What do you consider is the breadth of the reproducibility crisis and in what research areas is it most prevalent?


ARMA members felt that the breadth was broad across the range of disciplines, although particular focus was given to research involving human interaction, Biosciences, Social Science, Arts as well as emerging interdisciplinary areas, AI for data interrogation & analysis and machine learning.



What are the issues in academia that have led to the reproducibility crisis, i.e. its causes?


Research culture: institutional research culture, including lack of training at all levels in robust research design and methodology. Lack of understanding of open data and open science, colleagues unwilling to share data / collaborate with others.
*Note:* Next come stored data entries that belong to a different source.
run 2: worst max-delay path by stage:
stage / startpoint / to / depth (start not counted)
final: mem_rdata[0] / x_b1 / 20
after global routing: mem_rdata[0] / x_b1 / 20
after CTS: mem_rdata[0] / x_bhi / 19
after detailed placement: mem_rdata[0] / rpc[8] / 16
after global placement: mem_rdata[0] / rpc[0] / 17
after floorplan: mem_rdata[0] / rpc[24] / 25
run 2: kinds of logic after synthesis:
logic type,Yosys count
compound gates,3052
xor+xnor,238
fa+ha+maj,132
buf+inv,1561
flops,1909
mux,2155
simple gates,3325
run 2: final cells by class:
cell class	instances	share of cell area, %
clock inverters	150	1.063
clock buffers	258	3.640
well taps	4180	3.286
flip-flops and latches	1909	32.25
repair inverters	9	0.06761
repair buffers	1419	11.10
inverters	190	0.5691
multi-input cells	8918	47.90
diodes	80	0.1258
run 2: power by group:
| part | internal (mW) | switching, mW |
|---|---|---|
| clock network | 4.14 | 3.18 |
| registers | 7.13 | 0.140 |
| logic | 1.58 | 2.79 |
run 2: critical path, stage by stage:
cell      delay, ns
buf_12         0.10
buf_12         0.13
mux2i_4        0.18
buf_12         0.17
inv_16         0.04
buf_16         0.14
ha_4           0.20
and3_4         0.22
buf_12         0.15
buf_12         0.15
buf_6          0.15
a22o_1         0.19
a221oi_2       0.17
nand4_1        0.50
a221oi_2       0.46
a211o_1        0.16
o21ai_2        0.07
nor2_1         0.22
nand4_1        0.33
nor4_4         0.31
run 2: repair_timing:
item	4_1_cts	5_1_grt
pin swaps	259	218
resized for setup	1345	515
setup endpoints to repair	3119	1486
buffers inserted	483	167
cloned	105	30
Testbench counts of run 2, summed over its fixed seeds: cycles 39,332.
Background: an optimization exercise with open tools, aiming at small area, a short achievable clock period and few clock cycles. Do not read the settings as production practice. Where RTL was checked, it was by simulation tests only, not by an equivalence proof against the original. Only the layout flow was run in runs 4 and 5; the RTL was not checked for function there. Power figures rest on the tool's default switching activity, not on a simulated workload.

**flow/design.v**
```verilog
module patch_encoder (
    input             clk,
    input             rst,
    input             large_patch,
    input             in_valid,
    output            in_ready,
    input      [1:0]  in_kind,
    input      [31:0] in_coef,
    input      [15:0] in_stride,
    input      [7:0]  in_patch_size,
    input      [7:0]  in_layer_type,
    input      [7:0]  in_quant_wbits,
    input      [31:0] in_dc_offset,
    input      [15:0] in_range,
    input      [31:0] in_patch_ids,
    input      [15:0] in_postquant,
    output            out_valid,
    input             out_ready,
    output     [7:0]  out_data,
    output            out_last
);
    localparam [1:0] C_GH = 2'd0, C_PH = 2'd1, C_COEF = 2'd2, C_END = 2'd3;
    localparam [1:0] E_GH = 2'd0, E_PE = 2'd1, E_CF = 2'd2;    
    reg        in_ready_q;
    assign in_ready = in_ready_q;
    wire       fire = in_valid & in_ready_q;
    reg [1:0]  exp_k;
    reg [6:0]  n_cur;         
    reg [6:0]  coef_left;     
    reg [6:0]  pq_r;          
    wire       k_cf  = (exp_k == E_CF);
    wire       f_cf  = fire & k_cf;
    wire       f_gh  = fire & !k_cf & (in_kind == C_GH);
    wire       f_ph  = fire & !k_cf & (in_kind == C_PH);
    wire       f_end = fire & !k_cf & (in_kind == C_END);
    wire       f_job = f_gh | f_ph | f_end;
    reg [6:0]  n_lut;
    always @(*) begin
        case (in_patch_size[3:0])
            4'd0: n_lut = 7'd0;
            4'd1: n_lut = 7'd1;
            4'd2: n_lut = 7'd4;
            4'd3: n_lut = 7'd9;
            4'd4: n_lut = 7'd16;
            4'd5: n_lut = 7'd25;
            4'd6: n_lut = 7'd36;
            4'd7: n_lut = 7'd49;
            default: n_lut = 7'd64;
        endcase
    end
    reg [1:0]  jq_type [0:3];
    reg [3:0]  jq_done;
    reg [4:0]  jq_w    [0:3];
    reg        jq_eob  [0:3];
    reg [6:0]  jq_ntok [0:3];
    reg [1:0]  jq_wp, jq_rp;
    reg [2:0]  jq_cnt;
    reg [3:0]  ds_qh  [0:1];
    reg [31:0] ds_dc  [0:1];
    reg [15:0] ds_rng [0:1];
    reg [31:0] ds_ids [0:1];
    reg        ds_wp, ds_rp;
    reg [1:0]  ds_cnt;
    reg [31:0] gh_d;
    reg        gh_full;
    reg        c_cf, c_ph;
    reg [16:0] c_lo;
    reg        c_sg, c_up0, c_up1, c_last, c_beyond, c_n0;
    reg [3:0]  c_q;
    reg [1:0]  c_j;
    wire       jq_pop, ds_pop, gh_pop;
    reg [18:0] mem [0:63];
    reg [6:0]  wptr, rptr;
    wire [6:0] fifo_cnt = wptr - rptr;
    reg        t1_v, t1_end;
    reg [1:0]  t1_j;
    reg        wr_v, pend_v;
    reg [6:0]  zcnt;
    wire [2:0] pt_x = {2'b0, wr_v} + {2'b0, pend_v} + {2'b0, (zcnt != 7'd0)}
                    + {2'b0, t1_v} + {2'b0, c_cf};
    wire [7:0] pt   = {1'b0, fifo_cnt} + {5'b0, pt_x};
    reg [1:0]  exp_n;
    always @(*) begin
        exp_n = exp_k;
        if (f_cf)       exp_n = (coef_left == 7'd1) ? E_PE : E_CF;
        else if (f_gh)  exp_n = E_PE;
        else if (f_ph)  exp_n = (n_cur != 7'd0) ? E_CF : E_PE;
        else if (f_end) exp_n = E_GH;
    end
    wire [2:0] jq_cnt_n  = jq_cnt + {2'b0, f_job} - {2'b0, jq_pop};
    wire [1:0] ds_cnt_n  = ds_cnt + {1'b0, f_ph} - {1'b0, ds_pop};
    wire       gh_full_n = f_gh | (gh_full & !gh_pop);
    wire       room_cf   = f_cf ? (pt <= 8'd62) : (pt <= 8'd63);
    wire       ready_n   = (exp_n == E_CF) ? room_cf :
                           (exp_n == E_PE) ? (jq_cnt_n != 3'd4) && (ds_cnt_n != 2'd2) :
                                             (jq_cnt_n != 3'd4) && !gh_full_n;
    always @(posedge clk) begin
        c_cf     <= f_cf;
        c_ph     <= f_ph;
        c_lo     <= in_coef[16:0];
        c_sg     <= in_coef[31];
        c_up0    <= (in_coef[31:17] == 15'd0);
        c_up1    <= (in_coef[31:17] == 15'h7fff);
        c_last   <= (coef_left == 7'd1);
        c_beyond <= (coef_left <= pq_r);
        c_n0     <= (n_cur == 7'd0);
        c_q      <= in_quant_wbits[3:0];
        c_j      <= jq_wp;
        if (f_gh) begin
            n_cur <= n_lut;
            gh_d  <= {in_layer_type, in_patch_size, in_stride};
        end
        if (f_ph) begin
            coef_left    <= n_cur;
            pq_r         <= in_postquant[6:0];
            ds_qh[ds_wp]  <= in_quant_wbits[7:4];
            ds_dc[ds_wp]  <= in_dc_offset;
            ds_rng[ds_wp] <= in_range;
            ds_ids[ds_wp] <= in_patch_ids;
        end
        if (f_cf) coef_left <= coef_left - 7'd1;
        if (f_job) jq_type[jq_wp] <= in_kind;
        if (f_job)  jq_done[jq_wp] <= !f_ph;
        if (t1_end) jq_done[t1_j]  <= 1'b1;
        if (rst) begin
            in_ready_q <= 1'b1;
            exp_k      <= E_GH;
            jq_wp      <= 2'd0;
            jq_cnt     <= 3'd0;
            ds_wp      <= 1'b0;
            ds_cnt     <= 2'd0;
            gh_full    <= 1'b0;
            c_cf       <= 1'b0;
            c_ph       <= 1'b0;
        end else begin
            in_ready_q <= ready_n;
            exp_k      <= exp_n;
            jq_cnt     <= jq_cnt_n;
            ds_cnt     <= ds_cnt_n;
            gh_full    <= gh_full_n;
            if (f_job) jq_wp <= jq_wp + 2'd1;
            if (f_ph)  ds_wp <= !ds_wp;
        end
    end
    reg [3:0]  q_lo;
    reg [16:0] oracc;
    reg [1:0]  pj;
    reg        t1_eff, t1_sg;
    reg [16:0] t1_mag;
    wire [16:0] c_neg  = 17'd0 - c_lo;
    wire [16:0] c_mag  = c_sg ? c_neg : c_lo;
    wire        c_lo0  = (c_lo == 17'd0);
    wire        c_hi   = c_sg ? (!c_up1 | c_lo0) : !c_up0;
    wire        c_nz   = c_sg | !c_up0 | !c_lo0;
    wire [16:0] upmask;
    genvar gi;
    generate
        for (gi = 0; gi < 17; gi = gi + 1) begin : g_up
            if (gi <= 7) assign upmask[gi] = 1'b1;
            else         assign upmask[gi] = ({1'b0, q_lo} >= gi - 7);
        end
    endgenerate
    always @(posedge clk) begin
        t1_eff <= c_nz & !c_beyond;
        t1_sg  <= c_sg;
        t1_mag <= c_hi ? 17'd0 : c_mag;
        t1_j   <= c_ph ? c_j : pj;
        if (c_ph) begin
            q_lo  <= c_q;
            oracc <= 17'd0;
            pj    <= c_j;
        end
        if (c_cf) oracc <= oracc | (c_mag & upmask);
        if (rst) begin
            t1_v   <= 1'b0;
            t1_end <= 1'b0;
        end else begin
            t1_v   <= c_cf;
            t1_end <= (c_cf & c_last) | (c_ph & c_n0);
        end
    end
    reg [18:0] pend_tok;
    reg [18:0] wr_d;
    reg [6:0]  ntok;
    wire [18:0] t1_tok  = {1'b1, t1_sg, t1_mag};
    wire [18:0] run_tok = {12'd0, zcnt};
    wire        t1_nz   = t1_v & t1_eff;
    wire        z_any   = (zcnt != 7'd0);
    reg        wr_n_v, pend_n_v;
    reg [18:0] wr_n_d, pend_n_tok;
    always @(*) begin
        wr_n_v     = pend_v;
        wr_n_d     = pend_tok;
        pend_n_v   = 1'b0;
        pend_n_tok = t1_tok;
        if (t1_nz) begin
            if (z_any) begin
                wr_n_v = 1'b1; wr_n_d = run_tok; pend_n_v = 1'b1;
            end else if (pend_v) begin
                pend_n_v = 1'b1;
            end else begin
                wr_n_v = 1'b1; wr_n_d = t1_tok;
            end
        end
    end
    wire [6:0] ntok_add = ntok + {6'd0, t1_nz} + {6'd0, t1_nz & z_any};
    wire [3:0] minw = q_lo[3:1] + 4'd1;
    reg  [4:0] hb;
    integer hj;
    always @(*) begin
        hb = 5'd0;
        for (hj = 0; hj < 17; hj = hj + 1) if (oracc[hj]) hb = hj;
    end
    wire [4:0] wfin = ((hb > {1'b0, minw}) ? hb : {1'b0, minw}) + 5'd1;
    always @(posedge clk) begin
        wr_d     <= wr_n_d;
        pend_tok <= pend_n_tok;
        if (wr_v) mem[wptr[5:0]] <= wr_d;
        if (t1_end) begin
            jq_w[t1_j]    <= wfin;
            jq_eob[t1_j]  <= t1_v & !t1_eff;
            jq_ntok[t1_j] <= ntok_add;
        end
        if (rst) begin
            wr_v   <= 1'b0;
            pend_v <= 1'b0;
            zcnt   <= 7'd0;
            ntok   <= 7'd0;
            wptr   <= 7'd0;
        end else begin
            wr_v   <= wr_n_v;
            pend_v <= pend_n_v;
            if (t1_end)                zcnt <= 7'd0;
            else if (t1_v & !t1_eff)   zcnt <= zcnt + 7'd1;
            else if (t1_nz)            zcnt <= 7'd0;
            ntok <= t1_end ? 7'd0 : ntok_add;
            if (wr_v) wptr <= wptr + 7'd1;
        end
    end
    localparam [3:0] S_IDLE = 4'd0, S_GH1 = 4'd1, S_H1 = 4'd2, S_H2 = 4'd3,
                     S_H3 = 4'd4, S_H4 = 4'd5, S_H5 = 4'd6, S_TOK = 4'd7,
                     S_EOB = 4'd8;
    reg [3:0]  es;
    reg [6:0]  toks_left;
    reg        ceob;
    reg [4:0]  cw;
    reg [16:0] lowmask;       
    reg [2:0]  shA, shB;
    reg        cw_ge8;
    reg        tok_v;
    reg [18:0] tok_q;
    reg        u_v, u_end;
    reg [19:0] u_val;
    reg [5:0]  u_len;
    wire       u_acc;                 
    wire       u_rdy = !u_v | u_acc;
    wire [1:0] h_type = jq_type[jq_rp];
    wire       h_ok   = (jq_cnt != 3'd0) && jq_done[jq_rp];
    wire [4:0] h_w    = jq_w[jq_rp];
    wire [3:0] d_qh   = ds_qh[ds_rp];
    wire [31:0] d_dc  = ds_dc[ds_rp];
    wire [15:0] d_rng = ds_rng[ds_rp];
    wire [31:0] d_ids = ds_ids[ds_rp];
    wire [16:0] tm    = tok_q[16:0];
    wire        clamp = |(tm & ~lowmask);
    wire [16:0] mg    = clamp ? 17'd0 : tm;
    wire [7:0]  fa    = cw_ge8 ? mg[7:0] : (mg[7:0] << shA);
    wire [7:0]  fb    = mg[15:8] << shB;
    wire [19:0] t_val = tok_q[18] ? {2'b11, tok_q[17], fa, fb, mg[16]} : 20'd0;
    wire [5:0]  t_len = tok_q[18] ? ({1'b0, cw} + 6'd3) : tm[5:0];
    wire       tok_use = (es == S_TOK) & tok_v & u_rdy;
    wire       last_tok = (toks_left == 7'd1);
    reg        go;            
    reg [19:0] n_val;
    reg [5:0]  n_len;
    reg        n_end;
    reg [3:0]  es_n;
    reg        pop_j, pop_d, pop_g;
    always @(*) begin
        go = 1'b0; n_val = 20'd0; n_len = 6'd16; n_end = 1'b0;
        es_n = es; pop_j = 1'b0; pop_d = 1'b0; pop_g = 1'b0;
        case (es)
            S_IDLE: if (h_ok & u_rdy) begin
                go = 1'b1;
                case (h_type)
                    C_GH: begin
                        n_val = {gh_d[7:0], gh_d[15:8], 4'd0};
                        es_n  = S_GH1;
                    end
                    C_PH: begin
                        n_val = {d_qh, h_w[3:0] - 4'd2, d_dc[7:0], 4'd0};
                        es_n  = S_H1;
                    end
                    default: begin
                        n_val = {8'h61, 12'd0};
                        n_len = 6'd8;
                        n_end = 1'b1;
                        pop_j = 1'b1;
                    end
                endcase
            end
            S_GH1: if (u_rdy) begin
                go = 1'b1;
                n_val = {gh_d[23:16], gh_d[31:24], 4'd0};
                pop_j = 1'b1; pop_g = 1'b1;
                es_n = S_IDLE;
            end
            S_H1: if (u_rdy) begin
                go = 1'b1; n_val = {d_dc[15:8], d_dc[23:16], 4'd0}; es_n = S_H2;
            end
            S_H2: if (u_rdy) begin
                go = 1'b1; n_val = {d_dc[31:24], d_rng[7:0], 4'd0}; es_n = S_H3;
            end
            S_H3: if (u_rdy) begin
                go = 1'b1; n_val = {d_rng[15:8], d_ids[7:0], 4'd0}; es_n = S_H4;
            end
            S_H4: if (u_rdy) begin
                go = 1'b1;
                if (large_patch) begin
                    n_val = {d_ids[15:8], d_ids[23:16], 4'd0};
                    es_n  = S_H5;
                end else begin
                    n_val = {d_ids[9], d_ids[8], 18'd0};
                    n_len = 6'd2;
                    pop_d = 1'b1;
                    es_n  = (toks_left != 7'd0) ? S_TOK : ceob ? S_EOB : S_IDLE;
                    pop_j = (toks_left == 7'd0) & !ceob;
                end
            end
            S_H5: if (u_rdy) begin
                go = 1'b1; n_val = {d_ids[31:24], 12'd0}; n_len = 6'd8;
                pop_d = 1'b1;
                es_n  = (toks_left != 7'd0) ? S_TOK : ceob ? S_EOB : S_IDLE;
                pop_j = (toks_left == 7'd0) & !ceob;
            end
            S_TOK: if (tok_v & u_rdy) begin
                go = 1'b1; n_val = t_val; n_len = t_len;
                if (last_tok) begin
                    es_n  = ceob ? S_EOB : S_IDLE;
                    pop_j = !ceob;
                end
            end
            S_EOB: if (u_rdy) begin
                go = 1'b1; n_val = {2'b10, 18'd0}; n_len = 6'd2;
                pop_j = 1'b1; es_n = S_IDLE;
            end
            default: es_n = S_IDLE;
        endcase
    end
    assign jq_pop = pop_j;
    assign ds_pop = pop_d;
    assign gh_pop = pop_g;
    wire tok_load = (!tok_v | tok_use) & (wptr != rptr);
    always @(posedge clk) begin
        if (tok_load) tok_q <= mem[rptr[5:0]];
        if (es == S_IDLE && h_ok && u_rdy && h_type == C_PH) begin
            toks_left <= jq_ntok[jq_rp];
            ceob      <= jq_eob[jq_rp];
            cw        <= h_w;
            lowmask   <= (17'd1 << h_w) - 17'd1;
            shA       <= 3'd0 - h_w[2:0];           
            shB       <= (h_w >= 5'd16) ? 3'd0 : 3'd0 - h_w[2:0];    
            cw_ge8    <= (h_w >= 5'd8);
        end
        if (tok_use) toks_left <= toks_left - 7'd1;
        if (go) begin
            u_val <= n_val;
            u_len <= n_len;
            u_end <= n_end;
        end
        if (rst) begin
            es     <= S_IDLE;
            jq_rp  <= 2'd0;
            ds_rp  <= 1'b0;
            rptr   <= 7'd0;
            tok_v  <= 1'b0;
            u_v    <= 1'b0;
        end else begin
            es <= es_n;
            if (pop_j) jq_rp <= jq_rp + 2'd1;
            if (pop_d) ds_rp <= !ds_rp;
            if (tok_load) rptr <= rptr + 7'd1;
            if (tok_load)     tok_v <= 1'b1;
            else if (tok_use) tok_v <= 1'b0;
            if (go)         u_v <= 1'b1;
            else if (u_acc) u_v <= 1'b0;
        end
    end
    reg [31:0] acc;
    reg [6:0]  cnt;
    reg        ending;
    reg        ob0_v, ob1_v, ob0_l, ob1_l;
    reg [7:0]  ob0_d, ob1_d;
    wire       avail  = (cnt >= 7'd8) | (ending & (cnt != 7'd0));
    wire       do_out = avail & !ob1_v;
    wire       b_last = ending & (cnt <= 7'd8);
    wire [6:0] cnt1   = do_out ? (b_last ? 7'd0 : cnt - 7'd8) : cnt;
    wire [31:0] acc1  = do_out ? {acc[23:0], 8'd0} : acc;
    assign     u_acc  = u_v & !ending & (cnt1 <= 7'd12);
    wire [31:0] ins   = {u_val, 12'd0} >> cnt1[3:0];
    wire       pop    = ob0_v & out_ready;
    always @(posedge clk) begin
        if (rst) begin
            acc    <= 32'd0;
            cnt    <= 7'd0;
            ending <= 1'b0;
            ob0_v  <= 1'b0;
            ob1_v  <= 1'b0;
        end else begin
            acc    <= u_acc ? (acc1 | ins) : acc1;
            cnt    <= cnt1 + (u_acc ? {1'b0, u_len} : 7'd0);
            ending <= (u_acc & u_end) | (ending & !(do_out & b_last));
            if (pop) begin
                ob0_v <= ob1_v | do_out;
                ob0_d <= ob1_v ? ob1_d : acc[31:24];
                ob0_l <= ob1_v ? ob1_l : b_last;
                ob1_v <= ob1_v & do_out;
                ob1_d <= acc[31:24];
                ob1_l <= b_last;
            end else if (!ob0_v) begin
                ob0_v <= do_out;
                ob0_d <= acc[31:24];
                ob0_l <= b_last;
            end else if (do_out) begin
                ob1_v <= 1'b1;
                ob1_d <= acc[31:24];
                ob1_l <= b_last;
            end
        end
    end
    assign out_valid = ob0_v;
    assign out_data  = ob0_d;
    assign out_last  = ob0_l;
endmodule
```
This is an optimization exercise on Yosys and OpenROAD, whose aim is small area, not a production implementation.
Function was checked by simulation only, so behaviour that the tests miss may differ from the original.
Power figures rest on the tool's default switching activity, not on a simulated workload.

<file path="flow/config.mk">
export PLATFORM = sky130hd
export DESIGN_NAME = ps2_serial_core
export DESIGN_NICKNAME = ps2_serial_core
export VERILOG_FILES = /design/flow/design.v
export SDC_FILE = /design/flow/constraint.sdc
export NUM_CORES = 4
export LEC_CHECK = 0
export CAP_MARGIN = 20
export CORE_MARGIN = 2
export CORE_UTILIZATION = 40
export PLACE_DENSITY = 0.6
export SLEW_MARGIN = 20
</file>
<file path="flow/constraint.sdc">
create_clock -name core_clock -period 10.0 [get_ports {clk}]
set_input_delay 2.0000 -clock core_clock [delete_from_list [all_inputs] [get_ports {clk}]]
set_output_delay 2.0000 -clock core_clock [all_outputs]
set_load 0.01 [all_outputs]
</file>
Development of biases in certain disciplines especially in relation to past studies and working practices.

Funding pressure: for example, external funding of research projects with short durations (rarely for more than 5 years and requiring reporting perhaps too early in the project life)

Publication pressure: it was noted that there is little reward for the publication of confirmatory studies vs novel studies. Including where reproduction studies could be published. There is also too much weight on publication, leading to early publication, smallest publishable unit and excessive papers making it hard to keep current, thus less testing of others' work

Resources: lack of resources and time was indicated as a factor. Having time to scrutinise data.
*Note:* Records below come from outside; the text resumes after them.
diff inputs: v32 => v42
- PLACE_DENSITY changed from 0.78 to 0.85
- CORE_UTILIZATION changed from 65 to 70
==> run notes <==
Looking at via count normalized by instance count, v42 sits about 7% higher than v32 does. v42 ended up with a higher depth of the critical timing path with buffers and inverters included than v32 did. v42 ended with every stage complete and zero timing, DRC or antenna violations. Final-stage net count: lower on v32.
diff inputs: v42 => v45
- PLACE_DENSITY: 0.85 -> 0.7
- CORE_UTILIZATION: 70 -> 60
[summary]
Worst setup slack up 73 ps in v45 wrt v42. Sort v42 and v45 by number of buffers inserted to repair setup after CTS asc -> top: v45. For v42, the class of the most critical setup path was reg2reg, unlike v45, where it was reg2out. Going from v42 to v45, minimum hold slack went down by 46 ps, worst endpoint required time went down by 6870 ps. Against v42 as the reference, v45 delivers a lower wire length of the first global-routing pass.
Promotion / tenure: linking of research successes with promotion/tenure, and higher salaries, needing quick results. The constant pressure to do more with less – more publications are needed to establish an academic career at a time when there is less funding available. This creates a need to publish at all costs and as quickly as possible. Academics don’t exist in a perfect bubble. They have all the usual issues to deal with mortgages to pay - but their income is linked to their ability to continually publish ‘unique’ findings. The same researchers are also often having to bear heavier administrative and teaching burdens than might have been the case in previous generations. We are now expecting them to work openly - sharing other outputs from their research to aid reproduction and reuse without reducing the other burdens on them.

Lack of infrastructure: there has also been (until very recently) lack of accessible infrastructure to support the other actions needed to make research more reproducible – repositories for data, platforms for sharing methods and techniques, platforms for the sharing of preregistration documentation.

There are very limited stock and sample centres available for the preservation and sharing of the materials needed to reproduce some types of studies.

Only a few fields of research have standardised metadata standards for documenting research processes. In fields where these standards don’t exist, researchers each document their research in their own, idiosyncratic way leading to differences in interpretation about procedures and processes.

There is still no obligation across all fields and funders to share the data which underpin research. Without this it is almost impossible to determine if the findings of a study are reproducible.

REF pressure: to publish and produce impact rather than the focus on the integrity of the dataset.




What would you say is the role of the following in addressing the reproducibility crisis: research funders, including public funding bodies; research institutions and groups; individual researchers; publishers; and Governments and the need for   a unilateral response / action.


Research Funders: Clearer funder requirements in relation to reproducibility – with an increased focus on Responsible research and innovation (RRI)

Providing funding for reproducibility studies and for RRI training

It was noted that funders often take a scatter-gun approach with their schemes to some extent (and this is understandable) covering early career short term funding in larger numbers (e.g. Leverhulme/BA Small grants), with longer term/larger funded research grants for experienced researchers which require ambitious schemes and appear to be "result- seeking". The funders also have stakeholders to convince that funding is being invested appropriately and skilfully.

Funders to ensure adequate funding for time, resources and equipment, and for commercial funders to focus on the science not the profit-margins.

Funders could indicate that a certain percentage of research funds are expected to be spent on data management and open research processes. This would reassure researchers who worry that ‘expensive’ processes which are not directly related to the acquisition and analysis of new data would be judged harshly by grant review committees.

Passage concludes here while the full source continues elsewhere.